▶ WHAT TO WORK ON
Begin at the line containing "3_5_place_dp | mul_b[3]" in the data below and go on through the line containing "diodes | 3 | 7.51", repeating each line exactly; include both ends and no other line.

▶ EXTRACTED MATERIAL
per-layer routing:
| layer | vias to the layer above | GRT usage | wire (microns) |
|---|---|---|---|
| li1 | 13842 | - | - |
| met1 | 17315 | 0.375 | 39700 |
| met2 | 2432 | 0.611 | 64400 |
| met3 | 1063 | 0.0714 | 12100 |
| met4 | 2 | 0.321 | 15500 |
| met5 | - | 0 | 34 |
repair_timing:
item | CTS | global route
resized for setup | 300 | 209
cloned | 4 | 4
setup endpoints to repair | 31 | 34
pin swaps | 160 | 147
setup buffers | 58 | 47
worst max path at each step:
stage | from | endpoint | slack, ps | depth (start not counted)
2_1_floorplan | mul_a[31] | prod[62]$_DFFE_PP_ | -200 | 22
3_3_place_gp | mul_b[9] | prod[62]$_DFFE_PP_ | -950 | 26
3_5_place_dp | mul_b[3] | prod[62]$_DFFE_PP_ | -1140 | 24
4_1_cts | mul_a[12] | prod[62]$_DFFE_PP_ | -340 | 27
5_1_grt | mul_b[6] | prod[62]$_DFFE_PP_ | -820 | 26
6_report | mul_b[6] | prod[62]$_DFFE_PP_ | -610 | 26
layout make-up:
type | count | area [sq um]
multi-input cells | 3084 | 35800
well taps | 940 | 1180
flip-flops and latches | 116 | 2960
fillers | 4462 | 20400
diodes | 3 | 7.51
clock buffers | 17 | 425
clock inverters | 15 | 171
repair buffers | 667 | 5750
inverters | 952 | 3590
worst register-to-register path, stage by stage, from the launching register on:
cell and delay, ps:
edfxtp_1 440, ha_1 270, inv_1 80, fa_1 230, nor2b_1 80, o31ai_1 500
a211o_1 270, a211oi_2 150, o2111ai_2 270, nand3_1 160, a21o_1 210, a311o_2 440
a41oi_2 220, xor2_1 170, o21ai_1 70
### src/design/ntt_pkg.sv
package ntt_pkg;

    localparam int SLOTS_DEFAULT   = 16;
    localparam int ID_BITS_DEFAULT = 64;

    localparam logic [15:0] DEDUP_RESET    = 16'd3000;
    localparam logic [31:0] DT_SINGLE_LO   = 32'd9500;
    localparam logic [31:0] DT_SINGLE_HI   = 32'd10500;
    localparam logic [31:0] DT_DOUBLE_LO   = 32'd19000;
    localparam logic [31:0] DT_DOUBLE_HI   = 32'd21000;
    localparam logic [13:0] PERIOD_MIN     = 14'd9800;
    localparam logic [13:0] PERIOD_MAX     = 14'd10200;
    localparam logic [13:0] PERIOD_DEFAULT = 14'd10000;
    localparam logic [17:0] SAMPLE_SPACING = 18'd1000;
    localparam int          DIV_STEPS      = 32;

    typedef enum logic [1:0] {
        REQ_SINGLE = 2'd0,
        REQ_BATCH  = 2'd1,
        REQ_QUERY  = 2'd2,
        REQ_NONE   = 2'd3
    } req_t;

    typedef enum logic {
        CFG_LEAD  = 1'b0,
        CFG_DEDUP = 1'b1
    } cfg_idx_t;

    typedef enum logic [3:0] {
        ST_IDLE,
        ST_DECODE,
        ST_S_RD,
        ST_S_CMP,
        ST_PICK,
        ST_UPDATE,
        ST_Q_RD,
        ST_Q_CMP,
        ST_Q_DIV,
        ST_Q_CAND,
        ST_Q_OUT,
        ST_ZERO
    } state_t;

    // per-slot record, identifier kept apart since its width is a parameter
    typedef struct packed {
        logic [47:0] mac;
        logic [31:0] last_seen;
        logic [31:0] last_sample;
        logic [31:0] batch_start;
        logic [7:0]  batch_count;
        logic [31:0] first_x;
        logic [31:0] first_y;
        logic [31:0] first_z;
        logic [31:0] total;
        logic [13:0] period;
    } slot_rec_t;

    localparam int REC_W = $bits(slot_rec_t);

    typedef struct packed {
        logic latch;
        logic rd_scan;
        logic scan_step;
        logic pick;
        logic update;
        logic q_load;
        logic q_skip;
        logic q_cand;
        logic emit_query;
        logic emit_zero;
    } ntt_cmd_t;

    typedef struct packed {
        req_t req;
        logic scan_end;
        logic match;
        logic seen;
        logic need_div;
        logic div_busy;
    } ntt_stat_t;

endpackage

▶ REPLY
3_5_place_dp | mul_b[3] | prod[62]$_DFFE_PP_ | -1140 | 24
4_1_cts | mul_a[12] | prod[62]$_DFFE_PP_ | -340 | 27
5_1_grt | mul_b[6] | prod[62]$_DFFE_PP_ | -820 | 26
6_report | mul_b[6] | prod[62]$_DFFE_PP_ | -610 | 26
layout make-up:
type | count | area [sq um]
multi-input cells | 3084 | 35800
well taps | 940 | 1180
flip-flops and latches | 116 | 2960
fillers | 4462 | 20400
diodes | 3 | 7.51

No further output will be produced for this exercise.